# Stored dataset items

--------------------------------------------------

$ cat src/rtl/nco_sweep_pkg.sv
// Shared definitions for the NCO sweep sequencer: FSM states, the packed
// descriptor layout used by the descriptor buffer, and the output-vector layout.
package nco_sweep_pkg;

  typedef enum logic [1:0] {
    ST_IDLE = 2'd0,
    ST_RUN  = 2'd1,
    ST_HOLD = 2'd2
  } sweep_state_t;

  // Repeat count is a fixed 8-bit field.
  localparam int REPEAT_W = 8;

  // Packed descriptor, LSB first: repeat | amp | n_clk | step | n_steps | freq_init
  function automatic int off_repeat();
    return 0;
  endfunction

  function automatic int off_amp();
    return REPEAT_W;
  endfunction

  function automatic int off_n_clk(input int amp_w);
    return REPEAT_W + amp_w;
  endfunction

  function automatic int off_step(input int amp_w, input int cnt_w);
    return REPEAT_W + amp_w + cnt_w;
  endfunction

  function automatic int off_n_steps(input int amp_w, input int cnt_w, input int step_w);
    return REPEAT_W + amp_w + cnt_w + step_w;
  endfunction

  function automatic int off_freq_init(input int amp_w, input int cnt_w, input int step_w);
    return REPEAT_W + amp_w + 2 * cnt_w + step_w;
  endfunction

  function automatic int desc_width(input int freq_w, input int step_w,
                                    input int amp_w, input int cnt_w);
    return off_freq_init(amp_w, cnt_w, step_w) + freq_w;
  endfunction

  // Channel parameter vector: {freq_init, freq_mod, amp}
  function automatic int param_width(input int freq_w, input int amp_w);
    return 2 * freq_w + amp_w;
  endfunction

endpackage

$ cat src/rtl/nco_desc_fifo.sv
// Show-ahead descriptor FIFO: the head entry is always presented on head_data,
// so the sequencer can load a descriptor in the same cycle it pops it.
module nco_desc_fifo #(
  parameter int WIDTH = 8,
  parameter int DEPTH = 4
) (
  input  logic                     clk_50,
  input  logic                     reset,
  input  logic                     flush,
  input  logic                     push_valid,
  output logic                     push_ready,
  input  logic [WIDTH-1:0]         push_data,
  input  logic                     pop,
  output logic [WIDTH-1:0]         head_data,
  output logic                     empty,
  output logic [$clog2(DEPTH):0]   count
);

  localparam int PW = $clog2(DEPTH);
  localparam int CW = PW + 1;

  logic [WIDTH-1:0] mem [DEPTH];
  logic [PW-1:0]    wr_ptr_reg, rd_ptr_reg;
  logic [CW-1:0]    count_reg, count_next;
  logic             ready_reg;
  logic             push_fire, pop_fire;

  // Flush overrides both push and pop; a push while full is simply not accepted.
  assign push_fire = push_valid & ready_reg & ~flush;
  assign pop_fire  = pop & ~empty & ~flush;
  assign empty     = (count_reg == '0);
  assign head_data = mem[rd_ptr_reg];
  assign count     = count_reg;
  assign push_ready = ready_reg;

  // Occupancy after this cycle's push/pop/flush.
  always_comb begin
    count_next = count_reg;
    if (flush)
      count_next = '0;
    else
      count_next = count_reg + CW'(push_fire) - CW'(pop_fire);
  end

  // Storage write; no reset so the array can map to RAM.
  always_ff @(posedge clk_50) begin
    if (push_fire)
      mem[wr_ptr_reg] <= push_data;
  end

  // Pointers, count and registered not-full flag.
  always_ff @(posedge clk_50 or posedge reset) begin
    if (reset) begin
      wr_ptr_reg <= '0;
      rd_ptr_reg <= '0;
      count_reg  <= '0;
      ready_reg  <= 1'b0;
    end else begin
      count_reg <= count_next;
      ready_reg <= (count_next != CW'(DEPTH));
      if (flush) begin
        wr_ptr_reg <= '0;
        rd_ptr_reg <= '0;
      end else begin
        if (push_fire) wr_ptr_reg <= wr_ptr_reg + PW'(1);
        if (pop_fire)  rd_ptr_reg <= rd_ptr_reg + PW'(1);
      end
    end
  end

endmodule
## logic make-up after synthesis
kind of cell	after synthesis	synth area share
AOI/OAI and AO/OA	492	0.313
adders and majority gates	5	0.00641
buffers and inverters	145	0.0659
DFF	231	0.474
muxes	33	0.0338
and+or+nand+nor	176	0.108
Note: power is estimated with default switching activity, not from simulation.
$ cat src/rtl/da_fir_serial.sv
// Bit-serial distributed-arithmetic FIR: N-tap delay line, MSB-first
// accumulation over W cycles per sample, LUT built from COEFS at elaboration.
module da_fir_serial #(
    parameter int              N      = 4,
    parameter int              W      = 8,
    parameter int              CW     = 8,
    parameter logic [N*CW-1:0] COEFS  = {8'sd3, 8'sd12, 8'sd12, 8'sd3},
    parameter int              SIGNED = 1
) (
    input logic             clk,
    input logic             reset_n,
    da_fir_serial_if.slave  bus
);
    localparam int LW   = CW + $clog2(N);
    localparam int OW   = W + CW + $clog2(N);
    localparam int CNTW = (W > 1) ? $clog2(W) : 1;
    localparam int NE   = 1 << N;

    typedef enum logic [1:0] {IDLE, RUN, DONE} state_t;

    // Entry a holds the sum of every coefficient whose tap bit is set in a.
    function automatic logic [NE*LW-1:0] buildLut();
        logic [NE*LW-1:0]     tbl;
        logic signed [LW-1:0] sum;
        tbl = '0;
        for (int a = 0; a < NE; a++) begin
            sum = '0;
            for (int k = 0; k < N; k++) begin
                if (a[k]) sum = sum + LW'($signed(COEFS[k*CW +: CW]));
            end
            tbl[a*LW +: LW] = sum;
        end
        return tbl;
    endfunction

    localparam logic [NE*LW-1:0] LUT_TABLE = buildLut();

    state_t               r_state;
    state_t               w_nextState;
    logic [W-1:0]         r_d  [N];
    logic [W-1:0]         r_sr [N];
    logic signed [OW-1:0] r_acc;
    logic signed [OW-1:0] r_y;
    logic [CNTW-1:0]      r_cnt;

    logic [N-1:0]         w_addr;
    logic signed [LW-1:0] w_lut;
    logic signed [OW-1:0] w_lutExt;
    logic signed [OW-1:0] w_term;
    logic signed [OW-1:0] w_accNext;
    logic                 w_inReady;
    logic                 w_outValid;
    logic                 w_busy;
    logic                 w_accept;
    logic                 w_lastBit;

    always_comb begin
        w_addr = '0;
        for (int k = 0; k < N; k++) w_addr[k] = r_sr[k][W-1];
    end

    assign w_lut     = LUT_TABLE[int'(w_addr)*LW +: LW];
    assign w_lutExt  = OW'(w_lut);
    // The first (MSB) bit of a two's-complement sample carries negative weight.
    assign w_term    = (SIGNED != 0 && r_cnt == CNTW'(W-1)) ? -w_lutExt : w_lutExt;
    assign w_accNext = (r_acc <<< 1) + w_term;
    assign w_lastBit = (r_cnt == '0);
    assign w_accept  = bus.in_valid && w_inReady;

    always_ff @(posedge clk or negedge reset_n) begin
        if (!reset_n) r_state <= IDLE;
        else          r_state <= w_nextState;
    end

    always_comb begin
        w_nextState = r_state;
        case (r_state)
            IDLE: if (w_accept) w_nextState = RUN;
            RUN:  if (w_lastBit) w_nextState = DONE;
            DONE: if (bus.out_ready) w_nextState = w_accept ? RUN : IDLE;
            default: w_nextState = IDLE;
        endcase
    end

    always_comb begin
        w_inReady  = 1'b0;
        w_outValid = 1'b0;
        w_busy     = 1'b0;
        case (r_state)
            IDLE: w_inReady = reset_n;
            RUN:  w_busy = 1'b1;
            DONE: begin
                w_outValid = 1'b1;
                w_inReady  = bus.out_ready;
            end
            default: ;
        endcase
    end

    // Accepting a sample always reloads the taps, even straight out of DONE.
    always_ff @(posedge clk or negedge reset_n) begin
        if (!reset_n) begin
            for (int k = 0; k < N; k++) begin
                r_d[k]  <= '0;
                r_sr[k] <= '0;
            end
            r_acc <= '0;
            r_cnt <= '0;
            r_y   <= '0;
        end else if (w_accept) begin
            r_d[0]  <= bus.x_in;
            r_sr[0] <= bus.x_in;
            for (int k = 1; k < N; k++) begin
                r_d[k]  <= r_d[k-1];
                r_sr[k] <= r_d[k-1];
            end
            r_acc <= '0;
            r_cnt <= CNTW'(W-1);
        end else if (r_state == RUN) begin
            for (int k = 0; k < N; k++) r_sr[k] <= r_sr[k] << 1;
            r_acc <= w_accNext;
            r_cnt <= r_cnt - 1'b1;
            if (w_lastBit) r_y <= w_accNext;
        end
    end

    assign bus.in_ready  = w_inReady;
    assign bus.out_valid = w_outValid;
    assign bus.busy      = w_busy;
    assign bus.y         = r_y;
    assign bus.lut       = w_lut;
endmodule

--------------------------------------------------

# EXERCISE
What you return must be the lines above that run from the line with "count_reg <= count_next;" to the line with "## logic make-up after synthesis", inclusive, each copied exactly.

# WRITTEN ANSWER
      count_reg <= count_next;
      ready_reg <= (count_next != CW'(DEPTH));
      if (flush) begin
        wr_ptr_reg <= '0;
        rd_ptr_reg <= '0;
      end else begin
        if (push_fire) wr_ptr_reg <= wr_ptr_reg + PW'(1);
        if (pop_fire)  rd_ptr_reg <= rd_ptr_reg + PW'(1);
      end
    end
  end

endmodule
## logic make-up after synthesis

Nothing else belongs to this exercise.